What is required:
Among the entries below, take the line with "strb.maskWr = busSel" and the line with "logic [QW-1:0] pulseCnt;", and output them and every line between them exactly, with nothing else.

┄┄┄┄┄┄┄┄┄┄

--- src/rtl/wdt_pkg.sv ---
package wdt_pkg;
  localparam int NCH    = 3;
  localparam int DATA_W = 16;
  localparam int LANES  = DATA_W / 8;
  localparam int ADDR_W = 4;

  localparam logic [1:0] WIN_MISC = 2'd3;
  localparam logic [1:0] SUB_CNT  = 2'd0;
  localparam logic [1:0] SUB_LIM  = 2'd1;
  localparam logic [1:0] SUB_STAT = 2'd2;
  localparam logic [1:0] SUB_MASK = 2'd0;
  localparam logic [1:0] SUB_SUMM = 2'd1;

  typedef struct packed {
    logic [NCH-1:0]   limWr;
    logic [NCH-1:0]   kick;
    logic [LANES-1:0] lane;
    logic             maskWr;
    logic             rdEn;
    logic [1:0]       win;
    logic [1:0]       sub;
    logic             tick;
  } wdtStrb_t;
endpackage

--- src/rtl/wdt_ctrl.sv ---
module wdt_ctrl
  import wdt_pkg::*;
#(
  parameter int TICK_DIV  = 10_000_000,
  parameter int RST_PULSE = 16
) (
  input  logic              clk,
  input  logic              rstN,
  input  logic              busSel,
  input  logic              busWrite,
  input  logic [ADDR_W-1:0] busAddr,
  input  logic [LANES-1:0]  busBe,
  input  logic [NCH-1:1]    expEvt,
  input  logic              expCh0,
  input  logic [NCH-1:0]    maskQ,
  output wdtStrb_t          strb,
  output logic [NCH-1:0]    actOut
);
  localparam int PW = $clog2(TICK_DIV + 1);
  localparam int QW = $clog2(RST_PULSE + 1);

  logic [PW-1:0] preCnt;
  logic          tick;
  logic [1:0]    win, sub;

  assign win  = busAddr[3:2];
  assign sub  = busAddr[1:0];
  assign tick = (preCnt == PW'(TICK_DIV - 1));

  always_ff @(posedge clk or negedge rstN) begin
    if (!rstN)     preCnt <= '0;
    else if (tick) preCnt <= '0;
    else           preCnt <= preCnt + PW'(1);
  end

  always_comb begin
    strb        = '0;
    strb.lane   = busBe;
    strb.tick   = tick;
    strb.win    = win;
    strb.sub    = sub;
    strb.rdEn   = busSel && !busWrite;
    strb.maskWr = busSel && busWrite && (win == WIN_MISC) && (sub == SUB_MASK) && busBe[0];
    for (int k = 0; k < NCH; k++) begin
      strb.limWr[k] = busSel && busWrite && (win == 2'(k)) && (sub == SUB_LIM) && (|busBe);
      strb.kick[k]  = busSel && !busWrite && (win == 2'(k)) && (sub == SUB_CNT);
    end
  end

  // channel 0: level interrupt; channels 1 and 2: fixed-length reset pulses
  assign actOut[0] = expCh0 && !maskQ[0];

  for (genvar k = 1; k < NCH; k++) begin : g_pulse
    logic [QW-1:0] pulseCnt;
    always_ff @(posedge clk or negedge rstN) begin
      if (!rstN)
        pulseCnt <= '0;
      else if (expEvt[k] && !maskQ[k] && (pulseCnt == '0))
        pulseCnt <= QW'(RST_PULSE);
      else if (pulseCnt != '0)
        pulseCnt <= pulseCnt - QW'(1);
    end
    assign actOut[k] = (pulseCnt != '0);
  end
endmodule

--- src/rtl/wdt_datapath.sv ---
module wdt_datapath
  import wdt_pkg::*;
(
  input  logic              clk,
  input  logic              rstN,
  input  wdtStrb_t          strb,
  input  logic [DATA_W-1:0] busWdata,
  output logic [DATA_W-1:0] busRdata,
  output logic [NCH-1:0]    expEvt,
  output logic [NCH-1:0]    runV,
  output logic [NCH-1:0]    expV,
  output logic [NCH-1:0]    maskQ
);
  logic [DATA_W-1:0] cntV [NCH];
  logic [DATA_W-1:0] limV [NCH];

  for (genvar k = 0; k < NCH; k++) begin : g_ch
    logic [DATA_W-1:0] cnt, lim, limNext;
    logic              run, expd;

    always_comb begin
      limNext = lim;
      for (int b = 0; b < LANES; b++)
        if (strb.lane[b]) limNext[b*8 +: 8] = busWdata[b*8 +: 8];
    end

    assign expEvt[k] = strb.tick && run && !strb.limWr[k] && !strb.kick[k]
                       && (cnt <= DATA_W'(1));

    always_ff @(posedge clk or negedge rstN) begin
      if (!rstN) begin
        cnt  <= DATA_W'(1);
        lim  <= DATA_W'(1);
        run  <= 1'b0;
        expd <= 1'b0;
      end else if (strb.limWr[k]) begin
        lim  <= limNext;
        cnt  <= limNext;
        run  <= 1'b1;
        expd <= 1'b0;
      end else if (strb.kick[k]) begin
        cnt <= lim;
      end else if (strb.tick && run) begin
        if (cnt <= DATA_W'(1)) begin
          cnt  <= '0;
          run  <= 1'b0;
          expd <= 1'b1;
        end else begin
          cnt <= cnt - DATA_W'(1);
        end
      end
    end

    assign cntV[k] = cnt;
    assign limV[k] = lim;
    assign runV[k] = run;
    assign expV[k] = expd;
  end

  logic [NCH-1:0] maskR;
  always_ff @(posedge clk or negedge rstN) begin
    if (!rstN)            maskR <= '0;
    else if (strb.maskWr) maskR <= busWdata[NCH-1:0];
  end
  assign maskQ = maskR;

  always_comb begin
    busRdata = '0;
    if (strb.rdEn) begin
      if (strb.win == WIN_MISC) begin
        case (strb.sub)
          SUB_MASK: busRdata = DATA_W'(maskR);
          SUB_SUMM: busRdata = DATA_W'(expV);
          default:  busRdata = '0;
        endcase
      end else begin
        for (int k = 0; k < NCH; k++) begin
          if (strb.win == 2'(k)) begin
            case (strb.sub)
              SUB_CNT:  busRdata = cntV[k];
              SUB_LIM:  busRdata = limV[k];
              SUB_STAT: busRdata = DATA_W'({expV[k], runV[k]});
              default:  busRdata = '0;
            endcase
          end
        end
      end
    end
  end
endmodule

┄┄┄┄┄┄┄┄┄┄

Result:
    strb.maskWr = busSel && busWrite && (win == WIN_MISC) && (sub == SUB_MASK) && busBe[0];
    for (int k = 0; k < NCH; k++) begin
      strb.limWr[k] = busSel && busWrite && (win == 2'(k)) && (sub == SUB_LIM) && (|busBe);
      strb.kick[k]  = busSel && !busWrite && (win == 2'(k)) && (sub == SUB_CNT);
    end
  end

  // channel 0: level interrupt; channels 1 and 2: fixed-length reset pulses
  assign actOut[0] = expCh0 && !maskQ[0];

  for (genvar k = 1; k < NCH; k++) begin : g_pulse
    logic [QW-1:0] pulseCnt;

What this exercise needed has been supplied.